From Wainaku To The World
Ola’s oceanfront ʻōkolehao distillery operates out of the historic Wainaku Executive Center in Hilo, where it serves as a base for tours, tastings, and community events while the company scales up production. Local coverage spotlighted a pop‑art fundraiser held on the property, underscoring how the site has doubled as a cultural and tourism venue, and Ola continues to run taprooms on the Big Island in both Hilo and Kona. As Big Island Now noted, the distillery has become an event space, and the company lists details for its Hilo taproom on its website at Ola Brew.
History And A Bit Of Pushback
ʻŌkolehao’s lineage runs deep in the islands. Distilled drinks made from baked and fermented kī (Cordyline fruticosa) date to the late 18th century, according to The Oxford Companion to Spirits & Cocktails. Still, the legislative push has stirred criticism.

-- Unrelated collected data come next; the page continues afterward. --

## config.mk

```make
export PLATFORM = sky130hd
export DESIGN_NAME = bms_seq
export DESIGN_NICKNAME = d
export VERILOG_FILES = /design/src/core/bms_pkg.sv /design/src/core/bms_step.sv /design/src/core/bms_seq.sv
export VERILOG_INCLUDE_DIRS = /design/src /design/src/core
export SDC_FILE = /design/constraint.sdc
export NUM_CORES = 1
export LEC_CHECK = 0
export BUFFER_PORTS_ARGS = -buffer_cell sky130_fd_sc_hd__buf_2
export CORE_ASPECT_RATIO = 1.2
export CORE_MARGIN = 10
export CORE_UTILIZATION = 54
export DETAILED_ROUTE_END_ITERATION = 8
export GPL_TIMING_DRIVEN = 0
export PLACE_DENSITY = 0.81
export SLEW_MARGIN = 20
export SYNTH_ARGS = -nofsm -noshare
export SYNTH_HDL_FRONTEND = slang
export SYNTH_SLANG_ARGS = --single-unit
```

## constraint.sdc

```tcl
create_clock -name CLK -period 2.9 [get_ports CLK]
set_input_delay 0.145 -clock CLK [delete_from_list [all_inputs] [get_ports CLK]]
set_output_delay 0.145 -clock CLK [all_outputs]
set_load 0.02 [all_outputs]
```

## src/core/bms_defines.svh

```systemverilog
// Purpose: constants for the block move sequencer
// Assumes: 16-bit pointers and count, byte-wide memory bus
// Notes: included by the package and the top module
// Functional notes
// - each iteration reads a byte at source pointer, writes it at destination pointer
// - source pointer increments by one after each copied byte
// - destination pointer increments by one after each copied byte, in step
// - count decrements by one per byte; repeat until count is zero
// - zero count at start performs no transfer and finishes at once
// - byte form uses the low 8-bit count; word form uses full 16 bits
// - execution time grows with the count n
`ifndef BMS_DEFINES_SVH
`define BMS_DEFINES_SVH
`define BMS_AW 16
`define BMS_CW 16
`define BMS_BW 8
`define BMS_ONE 16'h0001
`define BMS_ZERO16 16'h0000
`define BMS_ZERO8 8'h00
`define BMS_ZERO4 4'h0
`define BMS_ONE8 8'h01
`endif

```

## src/core/bms_pkg.sv

```systemverilog
// Purpose: types for the block move sequencer
// Assumes: defines header present
// Notes: state encoding is gray along idle-read-write-done
`include "bms_defines.svh"
package bms_pkg;
  typedef enum logic [1:0]
  {
    BMS_IDLE = 2'h0,
    BMS_READ = 2'h1,
    BMS_WRITE = 2'h3,
    BMS_DONE = 2'h2
  } bms_state_t;

  typedef struct packed
  {
    logic [`BMS_AW-1:0] src;
    logic [`BMS_AW-1:0] dst;
    logic [`BMS_CW-1:0] cnt;
  } bms_regs_t;

  typedef struct packed
  {
    logic rd;
    logic wr;
    logic [`BMS_AW-1:0] addr;
    logic [`BMS_BW-1:0] wdata;
  } bms_mem_req_t;
endpackage : bms_pkg

```

## src/core/bms_step.sv

```systemverilog
// Purpose: next pointer and count values for one copied byte
// Assumes: combinational, used by the sequencer
// Notes: byte form keeps the count high byte untouched
`include "bms_defines.svh"
module bms_step
  import bms_pkg::*;
(
  // current values
  input wire bms_regs_t cur,
  input wire logic word_mode,
  // stepped values
  output bms_regs_t nxt
);
  always_comb
  begin
    nxt.src = cur.src + `BMS_ONE;
    nxt.dst = cur.dst + `BMS_ONE;
    if (word_mode)
    begin
      nxt.cnt = cur.cnt - `BMS_ONE;
    end
    else
    begin
      // an 8-bit step, so the borrow never reaches the high byte
      nxt.cnt = {cur.cnt[`BMS_CW-1:`BMS_BW], cur.cnt[`BMS_BW-1:0] - `BMS_ONE8};
    end
  end
endmodule : bms_step

```

## src/core/bms_seq.sv

```systemverilog
// Purpose: sequencer for the block move instruction
// Assumes: memory answers each request with a one-cycle ack, read data valid with ack
// Notes: register file loads counts at start and takes results back at done
`include "bms_defines.svh"
module bms_seq
  import bms_pkg::*;
(
  // clock and reset
  input wire logic CLK,
  input wire logic RST_N,
  // instruction start
  input wire logic START,
  input wire logic WORD_MODE,
  input wire logic [`BMS_AW-1:0] SRC_IN,
  input wire logic [`BMS_AW-1:0] DST_IN,
  input wire logic [`BMS_CW-1:0] CNT_IN,
  input wire logic [3:0] CCR_IN,
  // memory bus
  output logic MEM_RD,
  output logic MEM_WR,
  output logic [`BMS_AW-1:0] MEM_ADDR,
  output logic [`BMS_BW-1:0] MEM_WDATA,
  input wire logic [`BMS_BW-1:0] MEM_RDATA,
  input wire logic MEM_ACK,
  // results
  output logic BUSY,
  output logic DONE,
  output logic [`BMS_AW-1:0] SRC_OUT,
  output logic [`BMS_AW-1:0] DST_OUT,
  output logic [`BMS_CW-1:0] CNT_OUT,
  output logic [3:0] CCR_OUT
);
  // ***************************
  // state
  // ***************************
  bms_state_t state;
  // operands of the running instruction
  bms_regs_t regs;
  bms_regs_t next_regs;
  bms_mem_req_t req;
  logic word_mode;
  logic [3:0] ccr;
  logic zero_now;
  logic last_byte;
  logic issue_read;
  logic issue_write;

  // stepped values stand ready before the write ack, so the last byte is known there
  bms_step bms_step_inst
  (
    .cur(regs),
    .word_mode(word_mode),
    .nxt(next_regs)
  );

  // count value that the chosen form looks at
  assign zero_now = WORD_MODE ? (CNT_IN == `BMS_ZERO16)
                              : (CNT_IN[`BMS_BW-1:0] == `BMS_ZERO8);
  assign last_byte = word_mode ? (next_regs.cnt == `BMS_ZERO16)
                               : (next_regs.cnt[`BMS_BW-1:0] == `BMS_ZERO8);

  // ***************************
  // sequence
  // ***************************
  // one byte costs a read and a write, so time grows linearly with n
  always_ff @(posedge CLK)
  begin
    if (!RST_N)
    begin
      state <= BMS_IDLE;
    end
    else
    begin
      case (state)
        BMS_IDLE:
        begin
          if (START)
          begin
            state <= zero_now ? BMS_DONE : BMS_READ;
          end
        end
        BMS_READ:
        begin
          if (MEM_ACK)
          begin
            state <= BMS_WRITE;
          end
        end
        BMS_WRITE:
        begin
          if (MEM_ACK)
          begin
            state <= last_byte ? BMS_DONE : BMS_READ;
          end
        end
        BMS_DONE:
        begin
          state <= BMS_IDLE;
        end
        default:
        begin
          state <= BMS_IDLE;
        end
      endcase
    end
  end

  // ***************************
  // pointers and count
  // ***************************
  always_ff @(posedge CLK)
  begin
    if (!RST_N)
    begin
      regs <= '0;
    end
    else if (state == BMS_IDLE && START)
    begin
      regs.src <= SRC_IN;
      regs.dst <= DST_IN;
      regs.cnt <= CNT_IN;
    end
    else if (state == BMS_WRITE && MEM_ACK)
    begin
      regs <= next_regs;
    end
  end

  // form and flags are taken once per instruction; flags pass through untouched
  always_ff @(posedge CLK)
  begin
    if (!RST_N)
    begin
      word_mode <= 1'b0;
      ccr <= `BMS_ZERO4;
    end
    else if (state == BMS_IDLE && START)
    begin
      word_mode <= WORD_MODE;
      ccr <= CCR_IN;
    end
  end

  // ***************************
  // memory requests
  // ***************************
  // requests are registered from the same conditions as the state, so they change on the same edge as it;
  // only one strobe is up at a time, and none in the done cycle
  // a read opens each byte, on start or on the ack of a write that is not the last
  assign issue_read = (state == BMS_IDLE && START && !zero_now)
                      || (state == BMS_WRITE && MEM_ACK && !last_byte);
  // the write of each byte follows the ack of its read
  assign issue_write = (state == BMS_READ) && MEM_ACK;

  // the read byte is kept in the request itself, so no separate data buffer is needed
  always_ff @(posedge CLK)
  begin
    if (!RST_N)
    begin
      req <= '0;
    end
    else if (issue_read)
    begin
      req.rd <= 1'b1;
      req.wr <= 1'b0;
      req.addr <= (state == BMS_IDLE) ? SRC_IN : next_regs.src;
    end
    else if (issue_write)
    begin
      req.rd <= 1'b0;
      req.wr <= 1'b1;
      req.addr <= regs.dst;
      req.wdata <= MEM_RDATA;
    end
    else
    begin
      // a strobe stands until its ack; the last write ack leaves the bus idle
      req.rd <= (state == BMS_READ) && !MEM_ACK;
      req.wr <= (state == BMS_WRITE) && !MEM_ACK;
    end
  end

  assign MEM_RD = req.rd;
  assign MEM_WR = req.wr;
  assign MEM_ADDR = req.addr;
  assign MEM_WDATA = req.wdata;

  // ***************************
  // status and results
  // ***************************
  // busy drops in the done cycle, so a start may already stand there;
  // done is a one-cycle pulse
  always_ff @(posedge CLK)
  begin
    if (!RST_N)
    begin
      BUSY <= 1'b0;
      DONE <= 1'b0;
    end
    else
    begin
      BUSY <= (state == BMS_IDLE) ? START : (state != BMS_DONE);
      DONE <= (state == BMS_DONE);
    end
  end

  // results stand from one done until the next
  always_ff @(posedge CLK)
  begin
    if (!RST_N)
    begin
      SRC_OUT <= `BMS_ZERO16;
      DST_OUT <= `BMS_ZERO16;
      CNT_OUT <= `BMS_ZERO16;
      CCR_OUT <= `BMS_ZERO4;
    end
    else if (state == BMS_DONE)
    begin
      SRC_OUT <= regs.src;
      DST_OUT <= regs.dst;
      CNT_OUT <= regs.cnt;
      CCR_OUT <= ccr;
    end
  end
endmodule : bms_seq

```

# --- After elaboration in Yosys (flattened, before gate mapping) ---
# Index checks and enable logic that the tools add are counted.
totals:
  output_inout_bits: 80
  ram_bits: 0
  latchBits: 0
  input_bits: 65
  wordCells: 66
  ff_bits: 135
  mem_bits_ro: 0
  mem_count: 0
op_classes:
  n_bitwise: 2
  n_addsub: 4
  reduce_logical: 21
  shifts: 0
  mux: 16
  div: 0
  magnitude_cmp: 0
  n_mul: 0
  n_eq_ne: 7
ops:
  columns: ["cell", "count"]
  rows:
  - ["$mux W48", 2]
  - ["$add A16 B1 Y16 const B", 2]
  - ["$logic_not A16 Y1", 2]
  - ["$mux W16", 2]
  - ["$mux W24", 1]
  - ["$mux W18", 1]
  - ["$logic_not A8 Y1", 2]
  - ["$sub A16 B1 Y16 const B", 1]
  - ["$mux W2", 6]
  - ["$ne A2 B2 Y1 const B", 4]
  - ["$pmux W2 S4", 1]
  - ["$sub A8 B1 Y8 const B", 1]
  - ["$logic_and A1 B1 Y1", 7]
  - ["$eq A2 B2 Y1 const B", 2]
  - ["$reduce_bool A2 Y1", 2]
  - ["$logic_not A1 Y1", 3]
  - ["$mux W1", 3]
  - ["$reduce_and A3 Y1", 1]
  - ["$eq A2 B1 Y1 const B", 1]
  - ["$logic_not A2 Y1", 1]
  - ["$not A1 Y1", 2]
  - ["$reduce_and A2 Y1", 1]
  - ["$reduce_or A2 Y1", 1]
  - ["$logic_or A1 B1 Y1", 1]

# --- Depth between registers and ports, before layout ---
# Gate-level depths: netlist of run 1.
depth:
  word_depth: 9
  mapped_depth: 12
  depth_no_buf: 9

# --- Cells and area by module ---
# From an unflattened synthesis of run 1, not the netlist that was laid out.
unflattened:
  hier_cells: 787
  hier_area_um2: 6844.1
modules_own_cells:
  columns: ["mod", "seq_area_each_um2", "area_per_inst_um2", "cells_per_inst", "n_inst"]
  rows:
  - ["bms_seq", 2702.6, 6069.6, 669, 1]
  - ["bms_step", 0.0, 774.5, 118, 1]

# --- Worst setup path before layout of run 1 ---
# Ideal clock, no wire load.
synth_timing:
  path_kind: "register to register"
  start: "register regs[0] (netlist name)"
  end: "register req, in the netlist MEM_ADDR[14]"
  n_path_buf: 3
  synth_period_minus_slack_ns: 2.654
  setup_time_ns: 0.084
  required_ns: 2.816
  t_arrival_ns: 2.570
  path_stages_with_launch: 13
  setup_slack_ns: 0.246
  path_cell_list: "dfxtp_1 -> clkbuf_1 -> inv_1 -> ha_1 -> buf_2 -> or3b_1 -> o211ai_1 -> a21o_1 -> a221oi_2 -> o221ai_2 -> a211o_4 -> buf_6 -> o221ai_1"
synth_via:
  elab_chain_cells: 8
  elab_cells_between_ends: 11
  classes_between: "2 x add/sub; 3 x mux; 6 x reduce/logical"
synth_rtl:
  columns: ["item", "line", "source"]
  rows:
  - ["from (decl)", "bms_seq.sv:38", "bms_regs_t regs;"]
  - ["from (signal assigned)", "bms_seq.sv:125", "regs <= next_regs;"]
  - ["$sub A16 B1 Y16 (no source line) or $sub A8 B1 Y8 (tied branches)", null, null]
  - ["$mux W16 *", "bms_step.sv:18", "if (word_mode)"]
  - ["$logic_not A16 Y1 (no source line) or $logic_not A8 Y1 (tied branches)", null, null]
  - ["$mux W1 *", "bms_seq.sv:59", "assign last_byte = word_mode ? (next_regs.cnt == `BMS_ZERO16)"]
  - ["$logic_not A1 Y1 *", "bms_seq.sv:151", "|| (state == BMS_WRITE && MEM_ACK && !last_byte);"]
  - ["$logic_and A1 B1 Y1 *", "bms_seq.sv:151", null]
  - ["$logic_or A1 B1 Y1 *", "bms_seq.sv:151", null]
  - ["$mux W18 or $reduce_bool A2 Y1 (tied branches)", null, null]
  - ["to (decl)", "bms_seq.sv:40", "bms_mem_req_t req;"]
# Mark *: on every way between the ends. The rest lies on a longest branch, timed or not.
# A chain may end at the register's enable or synchronous reset.

# --- Worst setup path in the final report of run 1 ---
layout_timing:
  start: "register regs[8] (netlist name)"
  end: "register req, in the netlist MEM_ADDR[13]"
layout_via:
  elab_chain_cells: 8
  elab_cells_between_ends: 9
  classes_between: "1 x add/sub; 3 x mux; 5 x reduce/logical"
layout_rtl:
  columns: ["item", "line"]
  rows:
  - ["$sub A16 B1 Y16 (no source line)", null]
  - ["$mux W16 *", "bms_step.sv:18"]
  - ["$logic_not A16 Y1 (no source line) *", null]
  - ["$mux W1 *", "bms_seq.sv:59"]
  - ["$logic_not A1 Y1 *", "bms_seq.sv:151"]
  - ["$logic_and A1 B1 Y1 *", "bms_seq.sv:151"]
  - ["$logic_or A1 B1 Y1 *", "bms_seq.sv:151"]
  - ["$mux W18 or $reduce_bool A2 Y1 (tied branches)", null]
# Marks and branches as above.

==> flow_summary.toml, run 1 <==
[worst_setup_path]
regToRegStartpoint = "regs[8]"
path_class = "reg -> reg"
r2r_end = "MEM_ADDR[13]"
required_ns = 3.23
crit_path_start_kind = "flip-flop"
reg2reg_slack_ns = 0.09
path_max_fanout = 10
cp-end-kind = "flip-flop"
ff2ff_path_depth = 8
arrival_ns = 3.15

[detailed_routing]
drc = 0
drtIter0Drc = 988
dr.pass1.iters = 6
wirelength_um = 23230
ant_nets = 0
routedWlPerCell_um = 19.12
viasPerCell = 5.994
vias = 7283

[final_layout]
multi_input_area_um2 = 3445
seq_area_um2 = 2705
layout.nets = 1112
areaGrowthSynthToFinish_pct = 27.78
n_fill_cell = 989
drive_gt1_frac = 0.1922

[hold_path]
min_path_type = "in -> reg"
hold_path_depth = 3
whs_endpoint = "regs[38]"
min-delay-start = "SRC_IN[6]"

[power_and_ir_drop]
p_leak_nw = 3.245
totalPowerFinal_w = 0.004801
power_density_nw_per_um2 = 583.8
peakVddDrop_mv = 0.3927

[sta]
min_period_over_period = 0.9705
slew_headroom = 0.4591
period_minus_slack_ns = 2.815
fin_skew_ns = 0.008057
fin_hold_ws_ns = 0.002156
setup_violations = 0
slew_violations = 0
hold_viol = 0
worstMarginPinSlew_ns = 0.8083
max_freq_mhz = 355.3

[clocking]
clockRootBuffer = "clkbuf_16"
worstSkewPairLatency_ns = 0.42
h-tree-depth = 4
clkTransAtPathRegs_ns = 0.06
numCtsBuffers = 17
clockBufferDepth = 2
cts_tree = "yes"
cts.sinks = 135

[placed_design]
gp_congestion = 0.9596
numPortBuffers = 143
dp_hpwl_um = 16210

[grt]
grt_pass1_vias = 7046
grt_max_degree = 17
antenna_found_initial = 2
grt_pass1_wl_um = 36370
grt_usage = 0.2674
grt_overflow_total = 0

[synthesis]
synth_area_per_cell_um2 = 7.537
synth_edf_count = 0
synth_area_um2 = 6436
yosysUniqueCellTypes = 58
netlist_instances = 854
synthesis.nets = 923
ys_warn_count = 0
ys_seq_elements = 135
synth_flop_cell = "dfxtp_1"
ys_seq_area_frac = 0.4199
async_flop_share = 0

[die]
start_util = 0.5538
dieArea_um2 = 16700
die_width_um = 119.7
coreArea_um2 = 11620
ios = 145
row_count = 43
die_h_um = 139.6

[run_status]
status = "complete, no violations"

[job]
cap_violations = 0
[per-layer routing]
layer | part of all wire | vias to the layer above | GRT usage | wire length [um]
li1 | - | 3388 | - | -
met1 | 0.38 | 3341 | 0.3067 | 8836
met4 | 0.043 | 0 | 0.1565 | 1005
met5 | 0 | - | 0 | 0
met3 | 0.10 | 96 | 0.06475 | 2392
met2 | 0.47 | 458 | 0.4414 | 10990
[logic make-up (layout without fill, tap and decap cells)]
group,count (synthesis),in the layout,share of synthesized area
xor gates and xnor gates,18,18,0.02449
and+or+nand+nor,364,364,0.2543
DFF,135,135,0.4199
adders and majority gates,4,4,0.007776
buffers and inverters,85,287,0.05346
AOI/OAI and AO/OA,247,247,0.2385
muxes,1,1,0.001555
other,0,2,0
[worst max-delay path by stage]
stage | start | to | cells after the start
floorplan | regs[0] | MEM_ADDR[14] | 12
global placement | regs[0] | MEM_ADDR[7] | 11
detailed placement | regs[0] | MEM_ADDR[11] | 11
CTS | regs[0] | MEM_ADDR[13] | 12
global route | regs[0] | MEM_ADDR[13] | 11
finish | regs[8] | MEM_ADDR[13] | 8
[synth_stat cells, drive strengths merged, types with 12 or more instances]
master | count | share of area
nand2 | 194 | 0.11
nand3 | 14 | 0.011
xnor2 | 12 | 0.016
a221oi | 14 | 0.020
o21ai | 52 | 0.040
o221ai | 16 | 0.023
a21oi | 114 | 0.089
dfxtp | 135 | 0.42
clkbuf | 50 | 0.029
nor2 | 79 | 0.046
a222oi | 12 | 0.019
nor3 | 19 | 0.015
inv | 24 | 0.014
[placed cells by master, fill, tap and decap left out, types with 8 or more instances in the layout]
cell type        n
nand2_1        194
buf_2          145
dfxtp_1        133
a21oi_1        114
nor2_1          79
clkbuf_1        49
o21ai_0         49
inv_1           24
dlygate4sd3_1   22
nor3_1          19
clkbuf_16       17
o221ai_1        15
nand3_1         14
a221oi_1        13
xnor2_1         12
a222oi_1        12
and3_1          10
and2_1           9
a22oi_1          8
[power breakdown]
part	total [W]	switching, W	leakage [nW]	internal (W)
Combinational	0.000747	0.000468	1.89	0.000280
Sequential	0.00205	0.000107	1.10	0.00194
Clock	0.00200	0.000882	0.256	0.00112
Total	0.00480	0.00146	3.25	0.00334
[metrics by stage]
step / util / area [um2] / setup WS [ns] / instances / setup TNS [ns]
floorplan: - / 6436 / 0.2461 / 854 / 0
finish: 0.7077 / 8224 / 0.08541 / 1215 / 0
global route: 0.7077 / 8224 / -0.001217 / 1215 / -0.001217
CTS: 0.7019 / 8157 / 0.01661 / 1208 / 0
detailed placement: 0.6323 / 7348 / -0.3715 / 1154 / -4.037
global placement: 0.6323 / 7348 / -0.3783 / 1154 / -3.907
[layout make-up]
class | instances | area share
plain buffers | 60 | 0.03134
multi-input cells | 634 | 0.4188
repair buffers | 171 | 0.1193
flip-flops and latches | 135 | 0.3289
clock buffers | 19 | 0.05386
well taps | 157 | 0.02389
clock inverters | 13 | 0.01232
inverters | 24 | 0.01095
diodes | 2 | 0.0006085
[worst max-delay path, cell delays in order (launching register included)]
cell and delay [ns]:
dfxtp_1 0.43, nor3_1 0.51, nand4b_2 0.28, a21o_1 0.25, a221oi_4 0.35, o221ai_2 0.17, a211o_4 0.38, buf_6 0.16
o221ai_1 0.19
[sequential cells by signal, indices dropped and copies added (netlist names)]
signal     count
regs          48
MEM_RD         1
CCR_OUT        4
MEM_WR         1
DST_OUT       16
MEM_WDATA      8
BUSY           1
DONE           1
MEM_ADDR      16
ccr            4
state          2
SRC_OUT       16
word_mode      1
CNT_OUT       16
[timing repair]
item,4_1_cts,5_1_grt
setup buffers,1,5
resized for setup,8,9
endpoints found under the hold margin,22,0
endpoints found under the setup margin,18,16
hold buffers,22,0
pin swaps,0,6
Note: power is estimated with default switching activity, not from simulation.
==> run 2, diff against run 1 <==
- ABC_AREA: not set -> 1
==> flow_summary.toml, run 2 <==
[detailed_routing]
drc = 0
drtIter0Drc = 638
routedWlPerCell_um = 16.63
vias = 6863
dr.pass1.iters = 5
ant_nets = 0
wirelength_um = 21160
viasPerCell = 5.395

[sta]
slew_violations = 0
fin_skew_ns = 0.005354
period_minus_slack_ns = 2.459
max_freq_mhz = 406.7
layout_setup_ws_ns = 0.4411
slew_headroom = 0.4623
tns_ns = 0
rsz0062_at_grt = "false"
hold_viol = 4
worstMarginPinSlew_ns = 0.8037
min_period_over_period = 0.8479
fin_hold_ws_ns = -0.001246
setup_violations = 0

[die]
die_width_um = 119.1
row_count = 43
die_h_um = 138.9
dieArea_um2 = 16540
start_util = 0.5500
ios = 145
coreArea_um2 = 11570

[worst_setup_path]
cpMostUsedCell = "nand2_1"
cp.buffers_inverters = 4
arrival_ns = 2.80
critPathMaxStageDelay_ns = 0.47
required_ns = 3.24
crit_chain = "buf_2 > nor2_1 > nand2_1 > clkbuf_1 > nand2_1 > inv_2 > clkbuf_1 > nand2_1 > a31oi_1"
path_max_fanout = 10
cp_top_family = "buffers and inverters"
cp-end-kind = "flip-flop"
slowest_stage = "clkbuf_1"
crit_path_start_kind = "flip-flop"
path_class = "reg -> reg"

[final_layout]
fin_cells = 1272
areaGrowthSynthToFinish_pct = 26.53
final_common_cell = "nand2_1"
final_cell_area_um2 = 8050
largest_register = "regs"
largest_reg_flops = 48
final_cell_mix = "256 x nand2_1, 145 x buf_2, 135 x dfxtp_1"
drive_gt1_frac = 0.1932
layout.nets = 1169

[clocking]
h-tree-depth = 4
clockRootBuffer = "clkbuf_16"
cts.hold.buffers_added = 11
numCtsBuffers = 17
clkTransAtPathRegs_ns = 0.06
cts_resized = 0
post_cts_buffers = 0
cts.sinks = 135
clockBufferDepth = 2
cts_tree = "yes"
worstSkewPairLatency_ns = 0.43

[synthesis]
ys_seq_area_frac = 0.4248
synth_area_um2 = 6362
netlist_instances = 926
synth_xor_area_frac = 0.03029
async_flop_share = 0
ys_seq_elements = 135
synthAdderAreaFrac = 0.007866
ys_warn_count = 0
synth_commonest_cells = "256 x nand2_1, 135 x dfxtp_1, 131 x nor2_1"
synth_edf_count = 0
yosys.area_share.simple = 0.3105
synthesis.nets = 995
synth_top_family_by_area = "simple AND/OR/NAND/NOR gates"
synth-compound-area-share = 0.1508
synthMuxAreaShare = 0
synth_area_per_cell_um2 = 6.871
yosysUniqueCellTypes = 39
yosysTopAreaCellShare = 0.4248
synth_flop_cell = "dfxtp_1"
synth_area_leaders = "dfxtp_1 42%, nand2_1 15%, nor2_1 7.7%"
yosys.cell_count.top_type = "nand2_1"
yosysTopAreaCell = "dfxtp_1"

[power_and_ir_drop]
p_leak_nw = 3.694
totalPowerFinal_w = 0.005382
power_density_nw_per_um2 = 668.5
peakVddDrop_mv = 0.4697

[placed_design]
dp.cells = 1227
place_ws_ns = 0.5620
numPortBuffers = 144
gp_congestion = 0.9490
place_area_um2 = 7279
dp_hpwl_um = 15450

[grt]
grt_pass1_wl_um = 33420
antenna_found_initial = 2
grt_overflow_total = 0
grt_pass1_vias = 6670
grt_usage = 0.2478
grt_max_degree = 17

[job]
cap_violations = 0

[hold_path]
min_path_type = "in -> reg"

[run_status]
violations = "negative hold slack"
status = "finished with violations"
-- run 2: cell types whose count changed after synthesis, sizes merged, moves of 12 or more --
cell,delta
inv,+52
nor2,+71
a21oi,-68
a31oi,+35
nand2,+69
nand3,+13
xor2,+14
o21ai,+28
o221ai,-15
nor3,-13
a222oi,-12
-- run 2: logic make-up after synthesis --
kind of cell / Yosys count
AND/OR/NAND/NOR: 465
AO/OA/AOI/OAI: 176
flip-flops: 135
buffers and inverters: 124
XOR/XNOR: 22
adder cells (fa/ha/maj): 4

Testimony submitted during hearings argued that locking a strict percentage requirement for kī into statute could overlook the broader Pacific history of the spirit and create unexpected burdens for producers, concerns reflected in the public legislative record compiled by LegiScan and related committee materials.
What Comes Next
The bill now sits on the governor’s desk. If it is signed, supporters say consumers would gain firmer assurance that any bottle labeled ʻōkolehao was both grown and made in Hawaiʻi, while producers and historians continue to warn about regulations that lean too heavily on a single technical recipe. Ola has told reporters it has “raised and invested more than $20 million” in the revival effort, according to its release, even as publicly visible crowdfunding trackers show roughly $706,000 raised through a StartEngine campaign, a gap the company attributes to private capital and earlier acquisitions, per crowdfunding reports.